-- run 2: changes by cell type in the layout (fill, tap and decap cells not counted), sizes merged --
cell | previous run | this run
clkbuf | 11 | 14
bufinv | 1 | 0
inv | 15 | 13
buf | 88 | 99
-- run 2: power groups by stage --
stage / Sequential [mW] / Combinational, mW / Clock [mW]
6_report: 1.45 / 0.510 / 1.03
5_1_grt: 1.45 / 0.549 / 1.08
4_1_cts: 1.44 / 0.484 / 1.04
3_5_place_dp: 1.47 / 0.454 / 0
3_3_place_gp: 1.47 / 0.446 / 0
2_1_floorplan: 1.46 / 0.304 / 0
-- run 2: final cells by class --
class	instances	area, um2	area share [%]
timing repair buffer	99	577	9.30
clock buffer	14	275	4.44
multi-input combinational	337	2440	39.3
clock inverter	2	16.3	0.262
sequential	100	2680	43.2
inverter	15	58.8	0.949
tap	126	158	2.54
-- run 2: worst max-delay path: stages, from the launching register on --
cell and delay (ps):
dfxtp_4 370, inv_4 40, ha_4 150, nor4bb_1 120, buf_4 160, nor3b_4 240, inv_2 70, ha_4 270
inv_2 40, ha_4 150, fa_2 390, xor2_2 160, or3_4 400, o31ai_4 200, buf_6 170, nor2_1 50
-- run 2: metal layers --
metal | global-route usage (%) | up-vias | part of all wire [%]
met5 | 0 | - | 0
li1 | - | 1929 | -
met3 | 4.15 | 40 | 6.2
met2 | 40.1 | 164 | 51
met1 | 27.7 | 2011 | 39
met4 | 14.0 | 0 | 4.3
<file path="config.mk">
export PLATFORM = sky130hd
export DESIGN_NAME = synth_word_loader
export DESIGN_NICKNAME = d
export VERILOG_FILES = /design/src/rtl/wordload_pkg.sv /design/src/rtl/wordload_ctrl.sv /design/src/rtl/wordload_bank.sv /design/src/rtl/wordload_path.sv /design/src/rtl/synth_word_loader.sv
export SDC_FILE = /design/constraint.sdc
export NUM_CORES = 1
export LEC_CHECK = 0
export ABC_AREA = 0
export BUFFER_PORTS_ARGS = -buffer_cell sky130_fd_sc_hd__buf_2
export CAP_MARGIN = 20
export CORE_MARGIN = 2
export CORE_UTILIZATION = 50
export CTS_CLUSTER_SIZE = 24
export DETAILED_ROUTE_END_ITERATION = 10
export PLACE_DENSITY = 0.86
export SLEW_MARGIN = 20
export SYNTH_ARGS = -nofsm -noshare
export SYNTH_HDL_FRONTEND = slang
export SYNTH_SLANG_ARGS = --single-unit
export TNS_END_PERCENT = 30
</file>
<file path="constraint.sdc">
create_clock -name clk -period 6.8 [get_ports clk]
set_clock_uncertainty 0.15 [all_clocks]
set_input_delay 1.36 -clock clk [delete_from_list [all_inputs] [get_ports clk]]
set_output_delay 1.36 -clock clk [all_outputs]
set_load 0.02 [all_outputs]
</file>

**WHAT NEEDS TO BE DONE**
In full, transcribe each entry of the material exactly.

**SOLUTION**
-- run 2: changes by cell type in the layout (fill, tap and decap cells not counted), sizes merged --
cell | previous run | this run
clkbuf | 11 | 14
bufinv | 1 | 0
inv | 15 | 13
buf | 88 | 99
-- run 2: power groups by stage --
stage / Sequential [mW] / Combinational, mW / Clock [mW]
6_report: 1.45 / 0.510 / 1.03
5_1_grt: 1.45 / 0.549 / 1.08
4_1_cts: 1.44 / 0.484 / 1.04
3_5_place_dp: 1.47 / 0.454 / 0
3_3_place_gp: 1.47 / 0.446 / 0
2_1_floorplan: 1.46 / 0.304 / 0
-- run 2: final cells by class --
class	instances	area, um2	area share [%]
timing repair buffer	99	577	9.30
clock buffer	14	275	4.44
multi-input combinational	337	2440	39.3
clock inverter	2	16.3	0.262
sequential	100	2680	43.2
inverter	15	58.8	0.949
tap	126	158	2.54
-- run 2: worst max-delay path: stages, from the launching register on --
cell and delay (ps):
dfxtp_4 370, inv_4 40, ha_4 150, nor4bb_1 120, buf_4 160, nor3b_4 240, inv_2 70, ha_4 270
inv_2 40, ha_4 150, fa_2 390, xor2_2 160, or3_4 400, o31ai_4 200, buf_6 170, nor2_1 50
-- run 2: metal layers --
metal | global-route usage (%) | up-vias | part of all wire [%]
met5 | 0 | - | 0
li1 | - | 1929 | -
met3 | 4.15 | 40 | 6.2
met2 | 40.1 | 164 | 51
met1 | 27.7 | 2011 | 39
met4 | 14.0 | 0 | 4.3
<file path="config.mk">
export PLATFORM = sky130hd
export DESIGN_NAME = synth_word_loader
export DESIGN_NICKNAME = d
export VERILOG_FILES = /design/src/rtl/wordload_pkg.sv /design/src/rtl/wordload_ctrl.sv /design/src/rtl/wordload_bank.sv /design/src/rtl/wordload_path.sv /design/src/rtl/synth_word_loader.sv
export SDC_FILE = /design/constraint.sdc
export NUM_CORES = 1
export LEC_CHECK = 0
export ABC_AREA = 0
export BUFFER_PORTS_ARGS = -buffer_cell sky130_fd_sc_hd__buf_2
export CAP_MARGIN = 20
export CORE_MARGIN = 2
export CORE_UTILIZATION = 50
export CTS_CLUSTER_SIZE = 24
export DETAILED_ROUTE_END_ITERATION = 10
export PLACE_DENSITY = 0.86
export SLEW_MARGIN = 20
export SYNTH_ARGS = -nofsm -noshare
export SYNTH_HDL_FRONTEND = slang
export SYNTH_SLANG_ARGS = --single-unit
export TNS_END_PERCENT = 30
</file>
<file path="constraint.sdc">
create_clock -name clk -period 6.8 [get_ports clk]
set_clock_uncertainty 0.15 [all_clocks]
set_input_delay 1.36 -clock clk [delete_from_list [all_inputs] [get_ports clk]]
set_output_delay 1.36 -clock clk [all_outputs]
set_load 0.02 [all_outputs]
</file>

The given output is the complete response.